Loin d’être un simple ajustement conjoncturel, les politiques de défense des pays de l’UE depuis la fin de la guerre froide se singularisent par une modestie et un manque de réalisme qui tranche dangereusement avec la puissance économique revendiquée. Trop riches et trop vieux, les Européens sont démobilisés. Refusant de dire leur mot dans la marche du monde parce que cela induit de prendre le risque de devoir payer demain le prix du sang, ils abandonnent sans le dire ce rôle à la superpuissance américaine. Derrière les critiques de façade, le recours au bouclier américain leur va bien.
Déni de réalité, dissonance cognitive, cette politique de l’autruche ne devrait pas s’arrêter en si bon chemin. Demain sans doute des voix s’élèveront pour proposer de tailler encore plus dans les budgets et d’engager notre continent dans une neutralité de type Suisse et dans le fantasme du soft power . Ce serait un nouveau contresens de l’histoire et une méconnaissance de notre voisin qui n’a jamais mégoté sur les moyens de sa défense pour préserver ses coffres-forts des mauvaises tentations.
L’écart est conséquent entre une majorité de pays européens qui consacrent 1,5% de leur PIB à la défense et les grandes puissances du moment, ou les émergentes, qui montent leur effort jusqu’à 4%. L’impuissance européenne se mesure également à son incapacité politique à mettre en place une Europe mutualisée de la défense.
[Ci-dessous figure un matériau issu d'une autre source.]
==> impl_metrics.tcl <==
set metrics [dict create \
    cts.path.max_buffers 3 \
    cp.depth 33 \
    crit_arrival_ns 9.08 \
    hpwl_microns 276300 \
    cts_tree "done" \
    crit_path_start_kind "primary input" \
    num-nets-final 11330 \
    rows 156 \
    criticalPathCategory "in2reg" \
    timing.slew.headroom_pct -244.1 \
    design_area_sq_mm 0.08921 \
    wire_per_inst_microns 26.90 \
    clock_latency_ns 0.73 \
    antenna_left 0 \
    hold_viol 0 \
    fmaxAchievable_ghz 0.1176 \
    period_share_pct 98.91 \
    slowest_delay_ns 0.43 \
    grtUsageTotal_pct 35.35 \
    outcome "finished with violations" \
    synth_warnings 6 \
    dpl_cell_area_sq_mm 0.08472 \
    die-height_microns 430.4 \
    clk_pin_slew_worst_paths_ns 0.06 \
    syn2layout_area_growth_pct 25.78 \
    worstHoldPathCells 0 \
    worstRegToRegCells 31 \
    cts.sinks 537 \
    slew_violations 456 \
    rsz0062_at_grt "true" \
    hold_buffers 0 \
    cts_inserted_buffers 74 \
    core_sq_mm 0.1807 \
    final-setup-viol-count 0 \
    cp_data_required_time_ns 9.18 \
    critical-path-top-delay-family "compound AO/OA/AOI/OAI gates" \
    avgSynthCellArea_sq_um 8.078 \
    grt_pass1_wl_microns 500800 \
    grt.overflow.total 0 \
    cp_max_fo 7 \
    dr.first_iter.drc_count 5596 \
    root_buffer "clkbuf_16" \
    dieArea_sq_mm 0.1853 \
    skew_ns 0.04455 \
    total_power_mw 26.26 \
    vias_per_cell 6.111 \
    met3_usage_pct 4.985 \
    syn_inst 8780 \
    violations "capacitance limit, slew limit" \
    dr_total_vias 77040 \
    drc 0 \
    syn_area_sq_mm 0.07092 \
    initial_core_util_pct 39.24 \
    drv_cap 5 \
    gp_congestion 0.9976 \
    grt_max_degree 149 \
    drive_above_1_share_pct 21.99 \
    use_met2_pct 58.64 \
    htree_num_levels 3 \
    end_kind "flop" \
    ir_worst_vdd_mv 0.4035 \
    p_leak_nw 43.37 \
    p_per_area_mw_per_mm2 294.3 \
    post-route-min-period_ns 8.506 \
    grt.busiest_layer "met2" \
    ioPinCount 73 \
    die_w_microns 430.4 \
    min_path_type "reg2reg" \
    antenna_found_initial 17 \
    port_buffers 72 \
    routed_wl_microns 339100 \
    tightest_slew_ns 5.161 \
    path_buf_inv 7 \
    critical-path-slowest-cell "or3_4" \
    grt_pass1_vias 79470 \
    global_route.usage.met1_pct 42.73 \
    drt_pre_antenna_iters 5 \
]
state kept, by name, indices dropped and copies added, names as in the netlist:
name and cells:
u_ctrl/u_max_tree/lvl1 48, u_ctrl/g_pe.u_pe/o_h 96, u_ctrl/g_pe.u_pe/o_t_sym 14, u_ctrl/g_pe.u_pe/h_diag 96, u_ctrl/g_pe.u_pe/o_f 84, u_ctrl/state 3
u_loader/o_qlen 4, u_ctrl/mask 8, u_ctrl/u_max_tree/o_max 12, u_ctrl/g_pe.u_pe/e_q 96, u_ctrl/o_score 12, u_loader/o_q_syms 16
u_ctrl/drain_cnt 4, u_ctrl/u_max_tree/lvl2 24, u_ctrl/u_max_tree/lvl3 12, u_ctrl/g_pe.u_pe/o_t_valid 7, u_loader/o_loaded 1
Prise dans la nasse, la France va économiser 3,5 milliards d’euros en trois ans sur ses dépenses militaires (30,1 milliards en 2011). A force de tailler dans le gras, on est arrivé à l’os. Le théâtre Afghan a cruellement pointé la vétusté de certains de nos matériels. Pour limiter la casse, le ministère de la défense a engagé la vente de nombreux biens immobiliers. Le risque pour la France et l’UE, c’est que les systèmes de défense ne sont pas rapidement réversibles. En clair, nous pouvons être demain dans l’incapacité d’agir faute de moyens adaptés. Dans ce contexte, le chant des Africains prenait ce matin sur les Champs-Elysées une étrange résonance. Il nous rappelle qu’ à une époque où notre armée se prévalait d’être l’une des plus puissantes du monde c’est aussi d’Afrique que sont venus nos sauveurs.